Un public qui croit, contre ce qui est aujourd'hui, hélas, encore une évidence, que le sida ne tue plus... alors qu'on en meurt seulement moins vite, et peut-être un peu moins souvent.
Quel paradoxe ! Alors qu'on sait utiliser, depuis 1995, les trithérapies et autres multithérapies, qui soulagent considérablement les malades, sans les soigner, contrôlent le virus, sans l'éliminer, l'utilisation des préservatifs est en chute libre, les dons au profit de la recherche fondent comme neige au soleil, la vigilance régresse.
Ici, cet après-midi, je lance donc aux politiques, aux élus locaux et aux journalistes un appel pressant à une nouvelle mobilisation contre le sida. Les uns et les autres, nous sommes tous des responsables, et nous sommes tous, à un titre ou un autre, responsables. Chacun avec nos moyens, nous devons " réactiver " la vigilance de nos concitoyens.
Sans vouloir anticiper sur vos travaux, je veux vous dire ma crainte que la relative indifférence dans laquelle cette pandémie est en train de tomber soit également très préjudiciable pour les malades et les porteurs du virus, plus menacés que d'autres par des situations de précarité, et, partant, d'exclusion. Et cela malgré les efforts remarquables de nombre d'associations. Nous manquons encore aujourd'hui de structures d'accueil, d'appartements médicalisés, de lits spécialisés dans les hôpitaux...
Mesdames et Messieurs, je ne puis, cet après-midi, aborder le dossier du sida sans évoquer la situation catastrophique du continent africain. Les chiffres, dans leur brutalité, sont connus. Ils ont été, pour une fois, largement diffusés à l'occasion de la récente conférence internationale de Lusaka, en Zambie.
Il ne s'agit pas de les ressasser, mais plutôt de rappeler, inlassablement, une réalité simple : alors que les Etats-Unis consacrent 880 millions de dollars pour prendre en charge les 40.000 nouveaux cas qu'ils connaissent chaque année, l'ensemble du continent africain ne dispose que de 160 millions de dollars (5 fois moins) pour soigner 4 millions de nouveaux cas (100 fois plus). Je rappelle que les traitements modernes coûtent environ 12.000 dollars par an et par malade. La disproportion des moyens financiers est donc de l'ordre de 1 à 500.
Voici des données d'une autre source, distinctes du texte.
**src/hw/rtl/fscs_pkg.sv**
```systemverilog
`default_nettype none

package fscs_pkg;

    localparam int CFG_IDX_W  = 3;
    localparam int CFG_DATA_W = 24;
    localparam int TICK_W     = 24;

    // register indexes
    localparam logic [CFG_IDX_W-1:0] CFG_PROG_HIGH    = 3'd0;
    localparam logic [CFG_IDX_W-1:0] CFG_PROG_LOW     = 3'd1;
    localparam logic [CFG_IDX_W-1:0] CFG_INIT_LOW_TO  = 3'd2;
    localparam logic [CFG_IDX_W-1:0] CFG_SETTLE       = 3'd3;
    localparam logic [CFG_IDX_W-1:0] CFG_INIT_HIGH_TO = 3'd4;
    localparam logic [CFG_IDX_W-1:0] CFG_TRAILING     = 3'd5;

    localparam logic [15:0] RST_PROG_HIGH    = 16'd10;
    localparam logic [15:0] RST_PROG_LOW     = 16'd5;
    localparam logic [15:0] RST_INIT_LOW_TO  = 16'd200;
    localparam logic [15:0] RST_SETTLE       = 16'd5;
    localparam logic [23:0] RST_INIT_HIGH_TO = 24'hFFFFFF;
    localparam logic [7:0]  RST_TRAILING     = 8'd50;

    // request function codes
    localparam logic [1:0] FUNC_START = 2'd0;
    localparam logic [1:0] FUNC_TICK  = 2'd1;
    localparam logic [1:0] FUNC_BYTE  = 2'd2;

    // index of the final result of a request
    localparam logic [3:0] LAST_IDX_SINGLE = 4'd0;
    localparam logic [3:0] LAST_IDX_PAIR   = 4'd1;
    localparam logic [3:0] LAST_IDX_BYTE   = 4'd15;

    typedef enum logic [2:0] {
        PH_IDLE       = 3'd0,
        PH_PROG_HIGH  = 3'd1,
        PH_PROG_LOW   = 3'd2,
        PH_WAIT_INITL = 3'd3,
        PH_SETTLE     = 3'd4,
        PH_WAIT_INITH = 3'd5,
        PH_SHIFT      = 3'd6,
        PH_TRAILING   = 3'd7
    } phase_t;

    typedef enum logic [2:0] {
        ST_IDLE        = 3'd0,
        ST_BUSY        = 3'd1,
        ST_INIT_STUCKH = 3'd2,
        ST_INIT_STUCKL = 3'd3,
        ST_SUCCESS     = 3'd4,
        ST_DONE_MISS   = 3'd5,
        ST_BYTE_REJECT = 3'd6
    } status_t;

    typedef struct packed {
        logic [15:0] prog_high;
        logic [15:0] prog_low;
        logic [15:0] init_low_to;
        logic [15:0] settle;
        logic [23:0] init_high_to;
        logic [7:0]  trailing;
    } cfg_t;

    // what the serializer needs to replay the results of one request
    typedef struct packed {
        logic        prog;
        logic        cclk;
        logic        dout;
        logic        is_byte;
        logic [3:0]  last_idx;
        logic [7:0]  data;
        phase_t      phase;
        status_t     status;
    } desc_t;

endpackage

`default_nettype wire

```
**src/hw/rtl/fscs_regs.sv**
```systemverilog
`default_nettype none

module fscs_regs (
    input  wire logic                           aclk,
    input  wire logic                           aresetn,
    input  wire logic                           cfg_we,
    input  wire logic [fscs_pkg::CFG_IDX_W-1:0]  cfg_index,
    input  wire logic [fscs_pkg::CFG_DATA_W-1:0] cfg_wdata,
    output fscs_pkg::cfg_t                      cfg
);
    import fscs_pkg::*;

    cfg_t cfg_reg;

    always_ff @(posedge aclk) begin
        if (!aresetn) begin
            cfg_reg.prog_high    <= RST_PROG_HIGH;
            cfg_reg.prog_low     <= RST_PROG_LOW;
            cfg_reg.init_low_to  <= RST_INIT_LOW_TO;
            cfg_reg.settle       <= RST_SETTLE;
            cfg_reg.init_high_to <= RST_INIT_HIGH_TO;
            cfg_reg.trailing     <= RST_TRAILING;
        end else if (cfg_we) begin
            unique case (cfg_index)
                CFG_PROG_HIGH:    cfg_reg.prog_high    <= cfg_wdata[15:0];
                CFG_PROG_LOW:     cfg_reg.prog_low     <= cfg_wdata[15:0];
                CFG_INIT_LOW_TO:  cfg_reg.init_low_to  <= cfg_wdata[15:0];
                CFG_SETTLE:       cfg_reg.settle       <= cfg_wdata[15:0];
                CFG_INIT_HIGH_TO: cfg_reg.init_high_to <= cfg_wdata[23:0];
                CFG_TRAILING:     cfg_reg.trailing     <= cfg_wdata[7:0];
                default: ;
            endcase
        end
    end

    assign cfg = cfg_reg;

endmodule

`default_nettype wire

```
**src/hw/rtl/fscs_seq.sv**
```systemverilog
`default_nettype none

module fscs_seq (
    input  wire logic           aclk,
    input  wire logic           aresetn,
    input  wire fscs_pkg::cfg_t cfg,
    input  wire logic           in_valid,
    output logic                in_ready,
    input  wire logic [1:0]     in_func,
    input  wire logic           in_init,
    input  wire logic           in_done,
    input  wire logic [7:0]     in_data,
    input  wire logic           in_last,
    input  wire logic           desc_pop,
    output logic                desc_valid,
    output fscs_pkg::desc_t     desc
);
    import fscs_pkg::*;

    phase_t              phase_reg, phase_next;
    status_t             status_reg, status_next;
    logic [TICK_W-1:0]   tick_reg, tick_next;
    logic                prog_reg, prog_next;
    logic                cclk_reg, cclk_next;
    logic                dout_reg, dout_next;
    logic                desc_valid_reg;
    desc_t               desc_reg, desc_next;

    logic [TICK_W-1:0]   tick_inc;
    logic [TICK_W-1:0]   limit;
    logic                reached;
    logic                accept;

    assign in_ready = !desc_valid_reg || desc_pop;
    assign accept   = in_valid && in_ready;
    assign tick_inc = tick_reg + TICK_W'(1);

    always_comb begin
        unique case (phase_reg)
            PH_PROG_HIGH:  limit = TICK_W'(cfg.prog_high);
            PH_PROG_LOW:   limit = TICK_W'(cfg.prog_low);
            PH_WAIT_INITL: limit = TICK_W'(cfg.init_low_to);
            PH_SETTLE:     limit = TICK_W'(cfg.settle);
            default:       limit = cfg.init_high_to;
        endcase
    end

    assign reached = tick_inc >= limit;

    always_comb begin
        phase_next  = phase_reg;
        status_next = status_reg;
        tick_next   = tick_reg;
        prog_next   = prog_reg;
        cclk_next   = cclk_reg;
        dout_next   = dout_reg;
        desc_next.is_byte  = 1'b0;
        desc_next.last_idx = LAST_IDX_SINGLE;
        desc_next.data     = in_data;
        desc_next.prog     = 1'b0;
        desc_next.cclk     = 1'b0;
        desc_next.dout     = 1'b0;

        unique case (in_func)
            FUNC_START: begin
                prog_next   = 1'b1;
                cclk_next   = 1'b0;
                status_next = ST_BUSY;
                phase_next  = PH_PROG_HIGH;
                tick_next   = '0;
            end
            FUNC_TICK: begin
                unique case (phase_reg)
                    PH_PROG_HIGH: begin
                        tick_next = tick_inc;
                        if (reached) begin
                            prog_next  = 1'b0;
                            phase_next = PH_PROG_LOW;
                            tick_next  = '0;
                        end
                    end
                    PH_PROG_LOW: begin
                        tick_next = tick_inc;
                        if (reached) begin
                            phase_next = PH_WAIT_INITL;
                            tick_next  = '0;
                        end
                    end
                    PH_WAIT_INITL: begin
                        if (!in_init) begin
                            phase_next = PH_SETTLE;
                            tick_next  = '0;
                        end else if (reached) begin
                            prog_next   = 1'b1;
                            status_next = ST_INIT_STUCKH;
                            phase_next  = PH_IDLE;
                            tick_next   = '0;
                        end else begin
                            tick_next = tick_inc;
                        end
                    end
                    PH_SETTLE: begin
                        tick_next = tick_inc;
                        if (reached) begin
                            prog_next  = 1'b1;
                            phase_next = PH_WAIT_INITH;
                            tick_next  = '0;
                        end
                    end
                    PH_WAIT_INITH: begin
                        if (in_init) begin
                            phase_next = PH_SHIFT;
                            tick_next  = '0;
                        end else if (reached) begin
                            status_next = ST_INIT_STUCKL;
                            phase_next  = PH_IDLE;
                            tick_next   = '0;
                        end else begin
                            tick_next = tick_inc;
                        end
                    end
                    PH_TRAILING: begin
                        if (tick_reg < TICK_W'(cfg.trailing)) begin
                            // one full clock: low then high
                            tick_next          = tick_inc;
                            cclk_next          = 1'b1;
                            desc_next.last_idx = LAST_IDX_PAIR;
                        end else begin
                            cclk_next   = 1'b0;
                            dout_next   = 1'b0;
                            status_next = in_done ? ST_SUCCESS : ST_DONE_MISS;
                            phase_next  = PH_IDLE;
                            tick_next   = '0;
                        end
                    end
                    default: ;
                endcase
            end
            FUNC_BYTE: begin
                if (phase_reg == PH_SHIFT) begin
                    if (in_last) begin
                        phase_next = PH_TRAILING;
                        tick_next  = '0;
                    end
                    cclk_next          = 1'b1;
                    dout_next          = in_data[0];
                    desc_next.is_byte  = 1'b1;
                    desc_next.last_idx = LAST_IDX_BYTE;
                end else begin
                    prog_next   = 1'b1;
                    cclk_next   = 1'b0;
                    dout_next   = 1'b0;
                    status_next = ST_BYTE_REJECT;
                    phase_next  = PH_IDLE;
                    tick_next   = '0;
                end
            end
            default: ;
        endcase

        desc_next.phase  = phase_next;
        desc_next.status = status_next;
        if (desc_next.last_idx == LAST_IDX_SINGLE) begin
            desc_next.prog = prog_next;
            desc_next.cclk = cclk_next;
            desc_next.dout = dout_next;
        end else begin
            // multi-result requests replay from the pin state before the request
            desc_next.prog = prog_reg;
            desc_next.cclk = 1'b0;
            desc_next.dout = dout_reg;
        end
    end

    always_ff @(posedge aclk) begin
        if (!aresetn) begin
            phase_reg      <= PH_IDLE;
            status_reg     <= ST_IDLE;
            tick_reg       <= '0;
            prog_reg       <= 1'b1;
            cclk_reg       <= 1'b0;
            dout_reg       <= 1'b0;
            desc_valid_reg <= 1'b0;
        end else begin
            if (accept) begin
                phase_reg  <= phase_next;
                status_reg <= status_next;
                tick_reg   <= tick_next;
                prog_reg   <= prog_next;
                cclk_reg   <= cclk_next;
                dout_reg   <= dout_next;
            end
            if (accept) begin
                desc_valid_reg <= 1'b1;
            end else if (desc_pop) begin
                desc_valid_reg <= 1'b0;
            end
        end
    end

    always_ff @(posedge aclk) begin
        if (accept) begin
            desc_reg <= desc_next;
        end
    end

    assign desc_valid = desc_valid_reg;
    assign desc       = desc_reg;

endmodule

`default_nettype wire

```
**src/hw/rtl/fscs_ser.sv**
```systemverilog
`default_nettype none

module fscs_ser (
    input  wire logic        aclk,
    input  wire logic        aresetn,
    input  wire logic        desc_valid,
    input  wire fscs_pkg::desc_t desc,
    output logic             desc_pop,
    output logic             out_valid,
    input  wire logic        out_ready,
    output logic             out_prog,
    output logic             out_cclk,
    output logic             out_dout,
    output fscs_pkg::phase_t  out_phase,
    output fscs_pkg::status_t out_status,
    output logic             out_last
);
    import fscs_pkg::*;

    desc_t       cur_reg;
    logic [3:0]  idx_reg;
    logic        valid_reg;
    logic        fire;
    logic        at_last;

    assign at_last  = idx_reg == cur_reg.last_idx;
    assign fire     = valid_reg && out_ready;
    assign desc_pop = desc_valid && (!valid_reg || (fire && at_last));

    always_ff @(posedge aclk) begin
        if (!aresetn) begin
            valid_reg <= 1'b0;
            idx_reg   <= '0;
        end else if (desc_pop) begin
            valid_reg <= 1'b1;
            idx_reg   <= '0;
        end else if (fire) begin
            if (at_last) begin
                valid_reg <= 1'b0;
            end else begin
                idx_reg <= idx_reg + 4'd1;
            end
        end
    end

    always_ff @(posedge aclk) begin
        if (desc_pop) begin
            cur_reg <= desc;
        end
    end

    // even index: clock low with data set, odd index: clock high
    assign out_valid  = valid_reg;
    assign out_prog   = cur_reg.prog;
    assign out_cclk   = (cur_reg.last_idx == LAST_IDX_SINGLE) ? cur_reg.cclk : idx_reg[0];
    assign out_dout   = cur_reg.is_byte ? cur_reg.data[~idx_reg[3:1]] : cur_reg.dout;
    assign out_phase  = cur_reg.phase;
    assign out_status = cur_reg.status;
    assign out_last   = at_last;

endmodule

`default_nettype wire

```
**src/hw/rtl/fpga_serial_config_sequencer_core.sv**
```systemverilog
// an accepted request passes the descriptor register, then the result register, to reach m_
// throughput: one request per cycle for single-result requests while m_tready is high;
// a tick in the trailing phase gives two pin states, a byte sixteen, one result each
// a descriptor register lets the next request in while a result still waits
// reset: synchronous active-low aresetn; registers back to their defaults, phase idle,
// PROG high, clock and data low, both channels empty
`default_nettype none

module fpga_serial_config_sequencer_core (
    input  wire logic                           aclk,
    input  wire logic                           aresetn,
    input  wire logic                           cfg_we,
    input  wire logic [fscs_pkg::CFG_IDX_W-1:0]  cfg_index,
    input  wire logic [fscs_pkg::CFG_DATA_W-1:0] cfg_wdata,
    input  wire logic                           s_tvalid,
    output logic                                s_tready,
    // [0] init_level, [1] done_level, [9:2] data_byte, [15:10] zero
    input  wire logic [15:0]                    s_tdata,
    // [1:0] func
    input  wire logic [1:0]                     s_tuser,
    input  wire logic                           s_tlast,
    output logic                                m_tvalid,
    input  wire logic                           m_tready,
    // [0] prog_level, [1] cclk_level, [2] dout_level, [5:3] phase, [8:6] status, [15:9] zero
    output logic [15:0]                         m_tdata,
    output logic                                m_tlast
);
    import fscs_pkg::*;

    cfg_t     cfg;
    desc_t    desc;
    logic     desc_valid;
    logic     desc_pop;
    logic     out_prog;
    logic     out_cclk;
    logic     out_dout;
    phase_t   out_phase;
    status_t  out_status;

    fscs_regs u_regs (
        .aclk      (aclk),
        .aresetn   (aresetn),
        .cfg_we    (cfg_we),
        .cfg_index (cfg_index),
        .cfg_wdata (cfg_wdata),
        .cfg       (cfg)
    );

    fscs_seq u_seq (
        .aclk       (aclk),
        .aresetn    (aresetn),
        .cfg        (cfg),
        .in_valid   (s_tvalid),
        .in_ready   (s_tready),
        .in_func    (s_tuser),
        .in_init    (s_tdata[0]),
        .in_done    (s_tdata[1]),
        .in_data    (s_tdata[9:2]),
        .in_last    (s_tlast),
        .desc_pop   (desc_pop),
        .desc_valid (desc_valid),
        .desc       (desc)
    );

    fscs_ser u_ser (
        .aclk       (aclk),
        .aresetn    (aresetn),
        .desc_valid (desc_valid),
        .desc       (desc),
        .desc_pop   (desc_pop),
        .out_valid  (m_tvalid),
        .out_ready  (m_tready),
        .out_prog   (out_prog),
        .out_cclk   (out_cclk),
        .out_dout   (out_dout),
        .out_phase  (out_phase),
        .out_status (out_status),
        .out_last   (m_tlast)
    );

    assign m_tdata = {7'd0, out_status, out_phase, out_dout, out_cclk, out_prog};

endmodule

`default_nettype wire

```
Le sida, véritable désastre humain en Afrique, et peut-être demain en Asie, où le virus progresse, est aussi un désastre économique et financier. A l'évidence, chaque Etat doit prendre ses responsabilités. A cet égard, la France n'a pas à rougir. Elle a relevé ce défi. Je pense tout particulièrement à l'action remarquable des organisations caritatives telles que la Croix-Rouge et ses partenaires, ainsi qu'au fonds thérapeutique dont la création a été suscitée par le Président de la République, et qui tarde à être mis en place.
Mesdames et Messieurs, au-moment de conclure, je voudrais remercier les organisateurs d'avoir choisi le Sénat pour organiser les 4ème Etats Généraux des élus locaux contre le sida, et vous remercier tous de votre présence.
Mesdames et Messieurs, je vous souhaite de travailler efficacement, cet après-midi. Je vous remercie.